DOI Build Status Codacy Badge Maintainability Test Coverage

NEWSGAC is a research project which aims at transparent automatic classification of genres of newspaper articles. The project is a cooperation between the University of Groningen, the Amsterdam Center for Mathematics and Computer Science and the Netherlands eScience Center.

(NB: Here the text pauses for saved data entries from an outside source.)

Source: an optimization exercise on an open RTL-to-GDS flow (aim: small area, a short achievable clock period and few clock cycles per item). Production flows keep margins and buffers that such runs may drop.
At most, simulation tests tie the RTL to the original design; equivalence was not proved.
Function not checked in runs 4 and 5: the RTL went through the layout flow alone.

==> flow/design.v <==
`default_nettype none
package cwc_pkg;
  localparam int TIME_W    = 32;   
  localparam int REG_W     = 16;   
  localparam int WIN_W     = 32;   
  localparam int FRAC_W    = 16;
  localparam int QUO_W     = 17;   
  localparam int REP_W     = 19;   
  localparam int CHUNK_W   = 8;    
  localparam int CFG_IDX_W = 2;
  localparam logic [REG_W-1:0] RST_TIMEOUT_LIMIT = 16'd90;
  localparam logic [REG_W-1:0] RST_INIT_WINDOW   = 16'd13;
  localparam logic [REG_W-1:0] RST_INIT_THRESH   = 16'd1000;
  localparam logic [CFG_IDX_W-1:0] REG_TIMEOUT_LIMIT = 2'd0;
  localparam logic [CFG_IDX_W-1:0] REG_INIT_WINDOW   = 2'd1;
  localparam logic [CFG_IDX_W-1:0] REG_INIT_THRESH   = 2'd2;
  localparam logic [1:0] PH_IDLE  = 2'd0;   
  localparam logic [1:0] PH_START = 2'd1;   
  localparam logic [1:0] PH_DIV   = 2'd2;   
  localparam logic [1:0] PH_ADD   = 2'd3;   
endpackage
`default_nettype wire
`default_nettype none
import cwc_pkg::*;
module cwc_recip (
  input  wire logic              clk,
  input  wire logic              start,
  input  wire logic              start_next,
  input  wire logic              load,
  input  wire logic [WIN_W:0]    load_val,
  input  wire logic [WIN_W-1:0]  divisor,
  output logic                   done,
  output logic                   zero,
  output logic                   ge,       
  output logic      [WIN_W:0]    sum       
);
  localparam int M0 = FRAC_W / 2;    
  localparam int NP = WIN_W / 2;
  localparam int XW = WIN_W + 4;
  logic [WIN_W:0]   rem_r;     
  logic [QUO_W+1:0] q_r;       
  logic [NP-1:M0-1] above;     
  logic [NP-1:M0]   pair;      
  logic             low;
  logic [WIN_W:0]   oh;        
  logic [QUO_W+1:0] mark;      
  logic [XW-1:0]    x, a1, a3, w3, w3_r;
  logic [WIN_W+1:0] a2;
  logic             c1, c2, c3, last;
  logic [1:0]       dig;
  logic [WIN_W-1:0] rn;
  always_comb begin
    above[NP-1] = 1'b0;
    for (int m = NP - 2; m >= M0 - 1; m--)
      above[m] = above[m+1] | divisor[2*m+2] | divisor[2*m+3];
    for (int m = M0; m < NP; m++)
      pair[m] = (divisor[2*m] | divisor[2*m+1]) & !above[m];
    zero = !above[M0-1] && (divisor[FRAC_W-1:0] == '0);
    low  = !above[M0-1] && !zero;
    oh   = '0;
    for (int m = M0; m < NP; m++) begin
      oh[2*m+1] = oh[2*m+1] | (divisor[2*m+1] & !above[m]);
      oh[2*m-1] = oh[2*m-1] | (divisor[2*m] & !divisor[2*m+1] & !above[m]);
    end
    oh[2*M0-1]  = oh[2*M0-1] | low;
    oh[WIN_W-1] = oh[WIN_W-1] | zero;
    mark = '0;
    for (int j = 2*M0 - 1; j < WIN_W; j += 2) mark[j-(2*M0-1)] = oh[j];
    w3  = XW'(divisor) + XW'({divisor, 1'b0});
    x   = XW'({rem_r, 1'b0});
    a1  = (x | XW'(1)) + ~(XW'(divisor));
    a2  = {1'b0, rem_r} - {2'b00, divisor};
    a3  = x - w3_r;
    c1  = !a1[XW-1];
    c2  = !a2[WIN_W+1];
    c3  = !a3[XW-1];
    rn  = c3 ? a3[WIN_W-1:0] :
          c2 ? {a2[WIN_W-2:0], 1'b0} :
          c1 ? a1[WIN_W-1:0] : x[WIN_W-1:0];
    dig  = {c2, c3 | (c1 & !c2)};
    last = q_r[QUO_W-1];
  end
  always_ff @(posedge clk) begin
    w3_r <= (start || start_next) ? {1'b0, {(XW-1){1'b1}}} : w3;
    if (start) begin
      rem_r <= oh;
      q_r   <= zero ? {1'b1, {(QUO_W+1){1'b0}}} : mark;
    end else if (start_next) begin
      rem_r <= oh;
      q_r   <= mark;
    end else begin
      if (load)             rem_r <= load_val;
      else if (!q_r[QUO_W+1]) rem_r <= last ? ~((WIN_W+1)'({q_r[QUO_W-2:0], dig})) : {rn, 1'b0};
      if (!q_r[QUO_W+1]) q_r <= {q_r[QUO_W-1:0], dig};
    end
  end
  assign done = q_r[QUO_W+1];
  assign ge   = c2;
  assign sum  = ~a2[WIN_W:0];
endmodule
`default_nettype wire
`default_nettype none
import cwc_pkg::*;
module congestion_window_controller (
  input  wire logic                 clk,
  input  wire logic                 rst_n,
  input  wire logic                 in_tvalid,
  output logic                      in_tready,
  input  wire logic [63:0]          in_tdata,    
  output logic                      out_tvalid,
  input  wire logic                 out_tready,
  output logic      [15:0]          out_tdata,   
  output logic      [1:0]           out_tuser,   
  input  wire logic                 cfg_valid,
  output logic                      cfg_ready,
  input  wire logic [CFG_IDX_W-1:0] cfg_index,
  input  wire logic [REG_W-1:0]     cfg_data
);
  localparam logic [WIN_W-1:0] WIN_MAX = '1;
  localparam int NCHUNK = TIME_W / CHUNK_W;
  logic [WIN_W-1:0]  win_r;       
  logic [WIN_W-1:0]  thr_r;       
  logic [REG_W-1:0]  lim_r;       
  logic              avoid_r;     
  logic              sz_r;
  logic [REP_W-1:0]  rep_r;
  logic [1:0]        ph_r;
  logic [$clog2(NCHUNK)-1:0] ser_cnt_r;    
  logic [$clog2(NCHUNK)-1:0] ser_idx_r;    
  logic              ser_v_r;     
  logic [CHUNK_W-1:0] ser_rtt_r;
  logic              ser_done_r;  
  logic              ser_b1_r;    
  logic              ser_b2_r;    
  logic              cur_tout_r;  
  logic              out_v_r;
  logic              out_tout_r;
  logic              add_halve_r;  
  logic              add_go_r;     
  logic              rc_start, rc_next, rc_load, rc_done, rc_zero, rc_ge;
  logic [WIN_W:0]    rc_load_val;
  logic [WIN_W:0]    rc_sum;
  cwc_recip u_recip (
    .clk        (clk),
    .start      (rc_start),
    .start_next (rc_next),
    .load       (rc_load),
    .load_val   (rc_load_val),
    .divisor    (win_r),
    .done       (rc_done),
    .zero       (rc_zero),
    .ge         (rc_ge),
    .sum        (rc_sum)
  );
  logic [CHUNK_W-1:0] ser_a, ser_s, ser_l;
  logic [CHUNK_W+1:0] ser_r, ser_d;
  logic               tout;
  logic [REP_W-1:0]   rep_x, rep_sum;
  logic [REP_W:0]     rep_sum2;
  logic               rep_cin, rep_sat, rep_clear, halve, slow, win_gt_thr;
  logic [WIN_W-1:0]   win_sum_sat, win_other, win_d;
  logic               win_sel_sum;
  logic               eval, finish, fast, take, recip, to_add;
  always_comb begin
    ser_a    = in_tdata[TIME_W + CHUNK_W*ser_cnt_r +: CHUNK_W];
    ser_s    = in_tdata[CHUNK_W*ser_cnt_r +: CHUNK_W];
    ser_l    = (32'(ser_idx_r) < REG_W / CHUNK_W) ? lim_r[CHUNK_W*ser_idx_r[0] +: CHUNK_W] : '0;
    ser_r    = {1'b0, ser_a, 1'b0} - {1'b0, ser_s, ser_b1_r};
    ser_d    = {1'b0, ser_rtt_r, 1'b0} - {1'b0, ser_l, ser_b2_r};
    tout     = !ser_b2_r;
    eval     = (ph_r == PH_IDLE) && ser_done_r && !out_v_r;
    halve    = tout && sz_r;
    finish   = (ph_r == PH_DIV) && rc_done && !out_v_r;
    fast     = finish && ser_done_r && avoid_r && !halve;
    take     = eval || fast;
    win_gt_thr = !rc_ge;
    slow     = !tout && !avoid_r;
    recip    = avoid_r || (slow && win_gt_thr);
    to_add   = halve || (slow && !win_gt_thr);
    rc_start = (ph_r == PH_START);
    rc_next  = fast;
    rc_load  = (ph_r == PH_IDLE) || (ph_r == PH_ADD) || (finish && !fast);
    rc_load_val = (eval && to_add) ? ~((WIN_W+1)'(halve ? 2'd3 : 2'd2) << FRAC_W) :
                                     {1'b0, thr_r};
    win_sel_sum = finish || (ph_r == PH_ADD);
    win_sum_sat = rc_sum[WIN_W-1:0] |
                  {WIN_W{rc_sum[WIN_W] || (rc_zero && (ph_r == PH_DIV))}};
    if (cfg_valid && cfg_index == REG_INIT_WINDOW) win_other = WIN_W'(cfg_data) << FRAC_W;
    else if (eval && halve)                        win_other = win_r >> 1;
    else                                           win_other = win_r;
    win_d = win_sel_sum ? win_sum_sat : win_other;
    rep_sat   = !rep_r[REP_W-1] && rep_r[REP_W-2];
    if ((ph_r == PH_IDLE) && halve) begin
      rep_x   = ~(REP_W'(win_r[WIN_W-1:15]));
      rep_cin = ~|win_r[14:0];
    end else begin
      rep_x   = (sz_r && rep_sat) ? '0 : REP_W'(3);
      rep_cin = 1'b0;
    end
    rep_sum2  = {rep_r, 1'b1} + {rep_x, rep_cin};
    rep_sum   = rep_sum2[REP_W:1];
    rep_clear = !sz_r && !rep_r[REP_W-1];
  end
  assign in_tready = take;
  always_ff @(posedge clk) begin
    if (!rst_n) begin
      thr_r      <= WIN_W'(RST_INIT_THRESH) << FRAC_W;
      sz_r       <= 1'b1;
      rep_r      <= '0;
      lim_r      <= RST_TIMEOUT_LIMIT;
      avoid_r    <= 1'b0;
      ph_r       <= PH_IDLE;
      out_v_r    <= 1'b0;
      ser_cnt_r  <= '0;
      ser_v_r    <= 1'b0;
      ser_done_r <= 1'b0;
      ser_b1_r   <= 1'b0;
      ser_b2_r   <= 1'b0;
    end else begin
      if (take) begin
        ser_cnt_r  <= '0;
        ser_v_r    <= 1'b0;
        ser_done_r <= 1'b0;
        ser_b1_r   <= 1'b0;
        ser_b2_r   <= 1'b0;
      end else begin
        if (in_tvalid && !ser_done_r && !(ser_v_r && 32'(ser_idx_r) == NCHUNK - 1)) begin
          ser_cnt_r <= ser_cnt_r + 1'b1;
          ser_b1_r  <= ser_r[CHUNK_W+1];
          ser_v_r   <= 1'b1;
        end else begin
          ser_v_r   <= 1'b0;
        end
        if (ser_v_r) begin
          ser_b2_r   <= ser_d[CHUNK_W+1];
          ser_done_r <= (32'(ser_idx_r) == NCHUNK - 1);
        end
      end
      if (take && tout) begin
        if (halve) begin
          sz_r  <= (win_r == '0);
          rep_r <= rep_sum;
        end else if (rep_clear) begin
          sz_r  <= 1'b1;
          rep_r <= '0;
        end else begin
          rep_r <= rep_sum;
        end
      end else if (ph_r == PH_ADD && add_halve_r) begin
        rep_r <= rep_sum;
      end
      if (out_tready) out_v_r <= 1'b0;
      unique case (ph_r)
        PH_IDLE: begin
          if (eval) begin
            if (halve) begin
              avoid_r <= 1'b0;
              thr_r   <= win_r >> 1;
            end else if (slow && win_gt_thr) begin
              avoid_r <= 1'b1;
            end
            if (to_add)     ph_r <= PH_ADD;
            else if (recip) ph_r <= PH_START;
            else            out_v_r <= 1'b1;
          end
        end
        PH_ADD: begin
          if (add_go_r) ph_r <= PH_START;
          else begin
            ph_r    <= PH_IDLE;
            out_v_r <= 1'b1;
          end
        end
        PH_START: ph_r <= PH_DIV;
        PH_DIV: begin
          if (finish) begin
            out_v_r <= 1'b1;
            if (!fast) ph_r <= PH_IDLE;
          end
        end
        default: ph_r <= PH_IDLE;
      endcase
      if (cfg_valid) begin
        unique case (cfg_index)
          REG_TIMEOUT_LIMIT: lim_r <= cfg_data;
          REG_INIT_THRESH:   thr_r <= WIN_W'(cfg_data) << FRAC_W;
          default: ;
        endcase
      end
    end
  end
  always_ff @(posedge clk) begin
    if (!rst_n) win_r <= WIN_W'(RST_INIT_WINDOW) << FRAC_W;
    else        win_r <= win_d;
  end
  always_ff @(posedge clk) begin
    ser_rtt_r <= ser_r[CHUNK_W:1];
    ser_idx_r <= ser_cnt_r;
    if (take) cur_tout_r <= tout;
    if (eval && !to_add && !recip)             out_tout_r <= tout;
    else if (finish || (ph_r == PH_ADD && !add_go_r)) out_tout_r <= cur_tout_r;
    if (eval) begin
      add_halve_r <= halve;
      add_go_r    <= halve && avoid_r;
    end
  end
  assign cfg_ready  = 1'b1;
  assign out_tvalid = out_v_r;
  assign out_tdata  = win_r[WIN_W-1:FRAC_W];
  assign out_tuser  = {out_tout_r, avoid_r};
endmodule
`default_nettype wire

In the project, we developed an online platform for applying machine learning models to text data, with the opportunity to closely analyze the performance of the models. This repository contains the code of this platform.

Setup Instructions

In order to run the platform at your computer, you need to have docker available on your system. Then execute the following commands in a command line environment (instructions for Linux):

  1. git clone https://github.com/newsgac/platform.git
  2. cd platform
  3. docker build . -t "newsgac/newsgac"
  4. export $(egrep -v '^#' .env.default | xargs)
  5. docker stack deploy -c docker-compose.yml -c docker-compose.dev.yml newsgacdev

When these commands have successfully completed, the platform will be available as a web server on the address: http://YOUR-IP-ADDRESS:5050

Steps 1, 2 and 3 need to be executed only once for installing the system. Both step 4 and step 5 are required each time when you start the system.

Optional steps:

  • For adaption to local environment: edit file .env.default or create your own version
  • For Jupyter notebook support: docker build . -f jupyter/Dockerfile -t "newsgac/jupyterhub"
  • During production: docker build ./nginx -t newsgac/nginx
  • installation instructions for usage of a kubernetes cluster (CLARIAH)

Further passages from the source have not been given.